Saved entries:
○ ○ ○ ○
$ cat config.mk
export PLATFORM = sky130hd
export DESIGN_NAME = csn_regs
export DESIGN_NICKNAME = d
export VERILOG_FILES = /design/src/hdl/csn_pkg.sv /design/src/hdl/csn_regs.sv /design/src/hdl/csn_sync.sv
export SDC_FILE = /design/constraint.sdc
export NUM_CORES = 1
export LEC_CHECK = 0
export BUFFER_PORTS_ARGS = -buffer_cell sky130_fd_sc_hd__buf_2
export CORE_ASPECT_RATIO = 1.2
export CORE_MARGIN = 2
export CORE_UTILIZATION = 48
export CTS_CLUSTER_DIAMETER = 150
export DETAILED_ROUTE_END_ITERATION = 8
export GPL_TIMING_DRIVEN = 0
export PLACE_DENSITY = 0.73
export SYNTH_ARGS = -nofsm -noshare
export SYNTH_HDL_FRONTEND = slang
export SYNTH_SLANG_ARGS = --single-unit
$ cat constraint.sdc
create_clock -name clock -period 10.05 [get_ports clock]
set_input_delay 2.5125 -clock clock [delete_from_list [all_inputs] [get_ports clock]]
set_output_delay 2.5125 -clock clock [all_outputs]
set_load 0.1 [all_outputs]
$ cat src/hdl/csn_pkg.sv
/*
 Constants for the charger status and thermistor profile register slice.
 Assumes an 8-bit register port driven by the device serial interface engine.
*/
package csn_pkg;

   // ----------------------------------------------------------------
   // Register offsets
   // ----------------------------------------------------------------
   localparam logic [7:0] OFS_THERMISTOR_PROFILE_CONTROL = 8'h1c;
   localparam logic [7:0] OFS_CHARGER_CONDITION_STATUS   = 8'h1d;
   localparam logic [7:0] OFS_CHARGE_PHASE_ADAPTER       = 8'h1e;
   localparam logic [7:0] OFS_FAULT_CONDITION_STATUS     = 8'h1f;

   // ----------------------------------------------------------------
   // Reset values
   // ----------------------------------------------------------------
   localparam logic [7:0] RST_THERMISTOR_PROFILE = 8'h3f;
   localparam logic [7:0] RST_STATUS             = 8'h00;
   localparam logic [1:0] SEL_DEFAULT            = 2'h3;
   localparam logic       SYM_DEFAULT            = 1'h0;

   // ----------------------------------------------------------------
   // Thermistor profile field positions
   // ----------------------------------------------------------------
   localparam int POS_SYM          = 6;
   localparam int POS_PREWARM_V_HI = 5;
   localparam int POS_PREWARM_V_LO = 4;
   localparam int POS_PREWARM_I_HI = 3;
   localparam int POS_PREWARM_I_LO = 2;
   localparam int POS_PRECOOL_I_HI = 1;
   localparam int POS_PRECOOL_I_LO = 0;

   // ----------------------------------------------------------------
   // Status field positions
   // ----------------------------------------------------------------
   localparam int POS_ADC_DONE   = 6;
   localparam int POS_DIE_THERM  = 5;
   localparam int POS_MIN_SYS    = 4;
   localparam int POS_IN_CURRENT = 3;
   localparam int POS_IN_VOLTAGE = 2;
   localparam int POS_SAFETY     = 1;
   localparam int POS_WATCHDOG   = 0;

   // ----------------------------------------------------------------
   // Encodings
   // ----------------------------------------------------------------
   localparam logic [2:0] ADAPTER_NONE     = 3'h0;
   localparam logic [2:0] ADAPTER_UNKNOWN  = 3'h4;
   localparam logic [2:0] ADAPTER_RESERVED = 3'h6;
   localparam logic [2:0] ADAPTER_BOOST    = 3'h7;

   localparam logic [2:0] ZONE_NORMAL   = 3'h0;
   localparam logic [2:0] ZONE_PRE_COOL = 3'h5;
   localparam logic [2:0] ZONE_PRE_WARM = 3'h6;

   localparam logic [1:0] SEL_SUSPEND = 2'h0;
   localparam logic [1:0] SEL_LOW     = 2'h1;
   localparam logic [1:0] SEL_MID     = 2'h2;

   localparam logic [8:0] DROP_300_MV = 9'h12c;
   localparam logic [8:0] DROP_200_MV = 9'h0c8;
   localparam logic [8:0] DROP_100_MV = 9'h064;
   localparam logic [8:0] DROP_NONE   = 9'h000;

   localparam logic [6:0] PCT_20  = 7'h14;
   localparam logic [6:0] PCT_40  = 7'h28;
   localparam logic [6:0] PCT_100 = 7'h64;
   localparam logic [6:0] PCT_0   = 7'h00;

endpackage

$ cat src/hdl/csn_regs.sv
/*
 Charger status and thermistor profile register slice.
 Assumes the serial interface engine presents one register access per strobe
 on the same clock, and that all live condition inputs come from other domains.
*/
`timescale 1ns/1ps
//
// Overview of operation
// - Prewarm voltage field bits 5:4 lowers target 300/200/100 mV; code 3 unchanged.
// - Prewarm current field bits 3:2: suspend, 20%, 40%, or unchanged.
// - Precool current field bits 1:0, same encoding, default unchanged.
// - Condition status at 0x1d resets zero; bit 7 reserved, rest read only.
// - Bit 6 shows one-shot conversion done; always zero in continuous mode.
// - Bit 5 shows die thermal regulation.
// - Bit 4 shows minimum system regulation in forward mode.
// - Bit 3 shows input or pin current loop; boost current loop in boost.
// - Bit 2 shows input voltage loop; boost voltage loop in boost or backup.
// - Bit 1 shows charge safety timer expiry.
// - Bit 0 shows serial watchdog expiry.
// - Phase and adapter status at 0x1e resets zero; bits 7:5 read zero.
// - Charge phase bits 4:3 report idle, constant current, taper, top-off.
// - Adapter type bits 2:0 encode source; 110b reserved.
// - Adapter type reads 111b in boost output mode.
// - Variant without detection reports 100b for an unknown adapter.
// - Fault status at 0x1f resets zero; fault bits 7:3, zone bits 2:0.
// - Fault bits: input, battery, system rail, boost path, thermal shutdown.
// - Zone field: normal, cold, hot, cool, warm, pre-cool, pre-warm, bias fault.
// - Software register reset restores profile fields to defaults.
//
module csn_regs #(
   parameter bit HAS_ADAPTER_DETECT = 1'b1
) (
   input  wire logic       clock,
   input  wire logic       rst,
   // Register port
   input  wire logic [7:0] reg_addr,
   input  wire logic       reg_wr,
   input  wire logic [7:0] reg_wdata,
   input  wire logic       reg_rd,
   output logic      [7:0] reg_rdata,
   output logic            reg_rvalid,
   input  wire logic       soft_reg_reset,
   // Live conditions
   input  wire logic       adc_oneshot_done,
   input  wire logic       adc_continuous_mode,
   input  wire logic       die_thermal_reg_active,
   input  wire logic       min_system_reg_active,
   input  wire logic       boost_output_mode,
   input  wire logic       backup_mode,
   input  wire logic       input_current_limit_loop,
   input  wire logic       current_limit_pin,
   input  wire logic       boost_current_limit,
   input  wire logic       input_voltage_limit_loop,
   input  wire logic       boost_voltage_target,
   input  wire logic       safety_timer_expired,
   input  wire logic       watchdog_expired,
   input  wire logic [1:0] charge_phase,
   input  wire logic [2:0] adapter_type,
   input  wire logic       auto_source_detect_en,
   input  wire logic       adapter_present,
   input  wire logic       input_fault,
   input  wire logic       battery_fault,
   input  wire logic       system_rail_fault,
   input  wire logic       boost_path_fault,
   input  wire logic       thermal_shutdown_active,
   input  wire logic [2:0] temperature_zone,
   // Profile outcome
   output logic      [8:0] voltage_drop_mv,
   output logic      [6:0] current_scale_pct,
   output logic            charge_suspend,
   output logic      [7:0] profile_value
);

   localparam int NSYNC = 28;

   // ----------------------------------------------------------------
   // Input synchronisation
   // ----------------------------------------------------------------
   logic [NSYNC-1:0] raw_in;
   logic [NSYNC-1:0] live;

   assign raw_in = {adc_oneshot_done, adc_continuous_mode, die_thermal_reg_active,
                    min_system_reg_active, boost_output_mode, backup_mode,
                    input_current_limit_loop, current_limit_pin, boost_current_limit,
                    input_voltage_limit_loop, boost_voltage_target, safety_timer_expired,
                    watchdog_expired, charge_phase, adapter_type, auto_source_detect_en,
                    adapter_present, input_fault, battery_fault, system_rail_fault,
                    boost_path_fault, thermal_shutdown_active, temperature_zone};

   csn_sync #(
      .WIDTH   (NSYNC)
   ) u_sync (
      .clock    (clock),
      .rst      (rst),
      .async_in (raw_in),
      .sync_out (live)
   );

   logic       s_adc_done;
   logic       s_adc_cont;
   logic       s_die_therm;
   logic       s_min_sys;
   logic       s_boost;
   logic       s_backup;
   logic       s_in_cur;
   logic       s_pin_cur;
   logic       s_boost_cur;
   logic       s_in_volt;
   logic       s_boost_volt;
   logic       s_safety;
   logic       s_watchdog;
   logic [1:0] s_phase;
   logic [2:0] s_adapter;
   logic       s_auto_det;
   logic       s_present;
   logic [4:0] s_faults;
   logic [2:0] s_zone;

   assign {s_adc_done, s_adc_cont, s_die_therm, s_min_sys, s_boost, s_backup,
           s_in_cur, s_pin_cur, s_boost_cur, s_in_volt, s_boost_volt, s_safety,
           s_watchdog, s_phase, s_adapter, s_auto_det, s_present, s_faults, s_zone} = live;

   // ----------------------------------------------------------------
   // Thermistor profile register
   // ----------------------------------------------------------------
   logic       sym_q;
   logic [1:0] prewarm_voltage_sel_q;
   logic [1:0] prewarm_current_sel_q;
   logic [1:0] precool_current_sel_q;
   logic       profile_wr;

   assign profile_wr = reg_wr && (reg_addr == csn_pkg::OFS_THERMISTOR_PROFILE_CONTROL);

   always_ff @(posedge clock or posedge rst) begin
      if (rst) begin
         sym_q                 <= csn_pkg::SYM_DEFAULT;
         prewarm_voltage_sel_q <= csn_pkg::SEL_DEFAULT;
         prewarm_current_sel_q <= csn_pkg::SEL_DEFAULT;
         precool_current_sel_q <= csn_pkg::SEL_DEFAULT;
      end else if (soft_reg_reset) begin
         sym_q                 <= csn_pkg::SYM_DEFAULT;
         prewarm_voltage_sel_q <= csn_pkg::SEL_DEFAULT;
         prewarm_current_sel_q <= csn_pkg::SEL_DEFAULT;
         precool_current_sel_q <= csn_pkg::SEL_DEFAULT;
      end else if (profile_wr) begin
         sym_q                 <= reg_wdata[csn_pkg::POS_SYM];
         prewarm_voltage_sel_q <= reg_wdata[csn_pkg::POS_PREWARM_V_HI:csn_pkg::POS_PREWARM_V_LO];
         prewarm_current_sel_q <= reg_wdata[csn_pkg::POS_PREWARM_I_HI:csn_pkg::POS_PREWARM_I_LO];
         precool_current_sel_q <= reg_wdata[csn_pkg::POS_PRECOOL_I_HI:csn_pkg::POS_PRECOOL_I_LO];
      end
   end

   assign profile_value = {1'b0, sym_q, prewarm_voltage_sel_q, prewarm_current_sel_q, precool_current_sel_q};

   // ----------------------------------------------------------------
   // Zone adjustment
   // ----------------------------------------------------------------
   function automatic logic [8:0] drop_of(input logic [1:0] sel);
      unique case (sel)
         csn_pkg::SEL_SUSPEND: drop_of = csn_pkg::DROP_300_MV;
         csn_pkg::SEL_LOW:     drop_of = csn_pkg::DROP_200_MV;
         csn_pkg::SEL_MID:     drop_of = csn_pkg::DROP_100_MV;
         default:              drop_of = csn_pkg::DROP_NONE;
      endcase
   endfunction

   function automatic logic [6:0] pct_of(input logic [1:0] sel);
      unique case (sel)
         csn_pkg::SEL_SUSPEND: pct_of = csn_pkg::PCT_0;
         csn_pkg::SEL_LOW:     pct_of = csn_pkg::PCT_20;
         csn_pkg::SEL_MID:     pct_of = csn_pkg::PCT_40;
         default:              pct_of = csn_pkg::PCT_100;
      endcase
   endfunction

   logic [8:0] voltage_drop_d;
   logic [6:0] current_scale_d;
   logic       charge_suspend_d;

   always_comb begin
      voltage_drop_d   = csn_pkg::DROP_NONE;
      current_scale_d  = csn_pkg::PCT_100;
      charge_suspend_d = 1'b0;
      if (s_zone == csn_pkg::ZONE_PRE_WARM) begin
         voltage_drop_d   = drop_of(prewarm_voltage_sel_q);
         current_scale_d  = pct_of(prewarm_current_sel_q);
         charge_suspend_d = (prewarm_current_sel_q == csn_pkg::SEL_SUSPEND);
      end else if (s_zone == csn_pkg::ZONE_PRE_COOL) begin
         voltage_drop_d   = sym_q ? drop_of(prewarm_voltage_sel_q) : csn_pkg::DROP_NONE;
         current_scale_d  = pct_of(precool_current_sel_q);
         charge_suspend_d = (precool_current_sel_q == csn_pkg::SEL_SUSPEND);
      end
   end

   always_ff @(posedge clock or posedge rst) begin
      if (rst) begin
         voltage_drop_mv   <= csn_pkg::DROP_NONE;
         current_scale_pct <= csn_pkg::PCT_100;
         charge_suspend    <= 1'b0;
      end else begin
         voltage_drop_mv   <= voltage_drop_d;
         current_scale_pct <= current_scale_d;
         charge_suspend    <= charge_suspend_d;
      end
   end

   // ----------------------------------------------------------------
   // Live status capture
   // ----------------------------------------------------------------
   logic [7:0] cond_d;
   logic [7:0] cond_q;
   logic [2:0] adapter_d;
   logic [7:0] phase_q;
   logic [7:0] fault_q;

   always_comb begin
      cond_d = csn_pkg::RST_STATUS;
      cond_d[csn_pkg::POS_ADC_DONE]   = s_adc_done && !s_adc_cont;
      cond_d[csn_pkg::POS_DIE_THERM]  = s_die_therm;
      cond_d[csn_pkg::POS_MIN_SYS]    = s_min_sys && !s_boost;
      cond_d[csn_pkg::POS_IN_CURRENT] = s_boost ? s_boost_cur : (s_in_cur || s_pin_cur);
      cond_d[csn_pkg::POS_IN_VOLTAGE] = (s_boost || s_backup) ? s_boost_volt : s_in_volt;
      cond_d[csn_pkg::POS_SAFETY]     = s_safety;
      cond_d[csn_pkg::POS_WATCHDOG]   = s_watchdog;
   end

   always_comb begin
      if (s_boost) begin
         adapter_d = csn_pkg::ADAPTER_BOOST;
      end else if (!HAS_ADAPTER_DETECT) begin
         adapter_d = s_present ? csn_pkg::ADAPTER_UNKNOWN : csn_pkg::ADAPTER_NONE;
      end else if (!s_auto_det || s_adapter == csn_pkg::ADAPTER_RESERVED
                   || s_adapter == csn_pkg::ADAPTER_BOOST) begin
         adapter_d = csn_pkg::ADAPTER_NONE;
      end else begin
         adapter_d = s_adapter;
      end
   end

   always_ff @(posedge clock or posedge rst) begin
      if (rst) begin
         cond_q  <= csn_pkg::RST_STATUS;
         phase_q <= csn_pkg::RST_STATUS;
         fault_q <= csn_pkg::RST_STATUS;
      end else begin
         cond_q  <= cond_d;
         phase_q <= {3'h0, s_phase, adapter_d};
         fault_q <= {s_faults, s_zone};
      end
   end

   // ----------------------------------------------------------------
   // Read port
   // ----------------------------------------------------------------
   logic [7:0] rdata_d;

   always_comb begin
      unique case (reg_addr)
         csn_pkg::OFS_THERMISTOR_PROFILE_CONTROL: rdata_d = profile_value;
         csn_pkg::OFS_CHARGER_CONDITION_STATUS:   rdata_d = cond_q;
         csn_pkg::OFS_CHARGE_PHASE_ADAPTER:       rdata_d = phase_q;
         csn_pkg::OFS_FAULT_CONDITION_STATUS:     rdata_d = fault_q;
         default:                                 rdata_d = 8'h00;
      endcase
   end

   always_ff @(posedge clock or posedge rst) begin
      if (rst) begin
         reg_rdata  <= 8'h00;
         reg_rvalid <= 1'b0;
      end else begin
         reg_rvalid <= reg_rd;
         if (reg_rd) begin
            reg_rdata <= rdata_d;
         end
      end
   end
endmodule

$ cat src/hdl/csn_sync.sv
/*
 Two flip-flop synchroniser for a vector of independent level signals.
 Assumes each bit is a slow level; no bus coherence across bits is implied.
*/
`timescale 1ns/1ps
module csn_sync #(
   parameter int WIDTH = 8
) (
   input  wire logic             clock,
   input  wire logic             rst,
   input  wire logic [WIDTH-1:0] async_in,
   output logic      [WIDTH-1:0] sync_out
);

   logic [WIDTH-1:0] meta_q;

   // ----------------------------------------------------------------
   // Two stage capture
   // ----------------------------------------------------------------
   always_ff @(posedge clock or posedge rst) begin
      if (rst) begin
         meta_q   <= '0;
         sync_out <= '0;
      end else begin
         meta_q   <= async_in;
         sync_out <= meta_q;
      end
   end

endmodule

======== Word level (Yosys, flattened, before mapping) ========
Cells that the tools add are included.
Widths: inputs -> output; s select.
storage, ports and cells
  bits in registers ....................... 109
operators by class
  equal/unequal tests ..................... 14
  mux-type cells .......................... 23
  reductions and logical operators ........ 14
operators with widths
  cell                number
  $pmux 7 s3          2
  $eq 8x5->1 const B  4
  $pmux 8 s4          1
  $mux 9              3
  $pmux 9 s3          1
  $mux 7              2
  $eq 3x3->1 const B  4
  $mux 2              6
  $eq 2x1->1 const B  3
  $eq 2x2->1 const B  3
  $logic_not 2->1     3
  $mux 1              6
  $mux 3              2
  $logic_or 1x1->1    4
  $logic_and 1x1->1   3
  $logic_not 1->1     3
  $reduce_bool 2->1   1

======== Logic depth before layout (Yosys ltp) ========
  word-level depth ........................ 5
  depth in mapped cells ................... 5

======== By module ========
A second synthesis with hierarchy kept.
unflattened totals
  cell total of the unflattened synthesis .. 223
  area total of the unflattened synthesis .. 3439.5 µm²
modules (own cells, without submodules)
  module    instances  cells each  area an instance (µm²)  seq. area each (µm²)
  csn_regs  1          166         2034.5                  1187.4
  csn_sync  1          57          1405.1                  1401.3

======== Worst setup path after synthesis ========
Ideal clock, no wire load.
  path kind ............................... register to output
  from .................................... reg voltage_drop_mv[5]
  to ...................................... out voltage_drop_mv[5]
  data arrival time ....................... 1.324 ns
  data required time ...................... 7.537 ns
  slack ................................... 6.214 ns
  stages on the path, launching flop included .. 2
  path buffers ............................ 1
  cells stage by stage .................... dfrtp_1 buf_4
RTL lines
  element                   RTL line         source
  start: declaration        csn_regs.sv:68   output logic [8:0] voltage_drop_mv,
  start signal: assignment  csn_regs.sv:197  voltage_drop_mv <= csn_pkg::DROP_NONE;
  start signal: assignment  csn_regs.sv:201  voltage_drop_mv <= voltage_drop_d;
No word-level cell between the ends.

======== Final worst setup path ========
  from .................................... reg prewarm_current_sel_q[0]
  to ...................................... out profile_value[2]
RTL lines
  element                   RTL line         source
  start: declaration        csn_regs.sv:128  logic [1:0] prewarm_current_sel_q;
  start signal: assignment  csn_regs.sv:138  prewarm_current_sel_q <= csn_pkg::SEL_DEFAULT;
  start signal: assignment  csn_regs.sv:143  prewarm_current_sel_q <= csn_pkg::SEL_DEFAULT;
  start signal: assignment  csn_regs.sv:148  prewarm_current_sel_q <= reg_wdata[csn_pkg::POS_PREWARM_I_HI:csn_pkg::POS_PREWARM_I_LO];
  end: declaration          csn_regs.sv:71   output logic [7:0] profile_value
No word-level cell between the ends.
○ ○ ○ ○
### The problem
Look above and return each line of the records exactly, from the very first through the line with "localparam logic [7:0] OFS_CHARGER_CONDITION_STATUS", both included.

### Answer to this exercise
$ cat config.mk
export PLATFORM = sky130hd
export DESIGN_NAME = csn_regs
export DESIGN_NICKNAME = d
export VERILOG_FILES = /design/src/hdl/csn_pkg.sv /design/src/hdl/csn_regs.sv /design/src/hdl/csn_sync.sv
export SDC_FILE = /design/constraint.sdc
export NUM_CORES = 1
export LEC_CHECK = 0
export BUFFER_PORTS_ARGS = -buffer_cell sky130_fd_sc_hd__buf_2
export CORE_ASPECT_RATIO = 1.2
export CORE_MARGIN = 2
export CORE_UTILIZATION = 48
export CTS_CLUSTER_DIAMETER = 150
export DETAILED_ROUTE_END_ITERATION = 8
export GPL_TIMING_DRIVEN = 0
export PLACE_DENSITY = 0.73
export SYNTH_ARGS = -nofsm -noshare
export SYNTH_HDL_FRONTEND = slang
export SYNTH_SLANG_ARGS = --single-unit
$ cat constraint.sdc
create_clock -name clock -period 10.05 [get_ports clock]
set_input_delay 2.5125 -clock clock [delete_from_list [all_inputs] [get_ports clock]]
set_output_delay 2.5125 -clock clock [all_outputs]
set_load 0.1 [all_outputs]
$ cat src/hdl/csn_pkg.sv
/*
 Constants for the charger status and thermistor profile register slice.
 Assumes an 8-bit register port driven by the device serial interface engine.
*/
package csn_pkg;

   // ----------------------------------------------------------------
   // Register offsets
   // ----------------------------------------------------------------
   localparam logic [7:0] OFS_THERMISTOR_PROFILE_CONTROL = 8'h1c;
   localparam logic [7:0] OFS_CHARGER_CONDITION_STATUS   = 8'h1d;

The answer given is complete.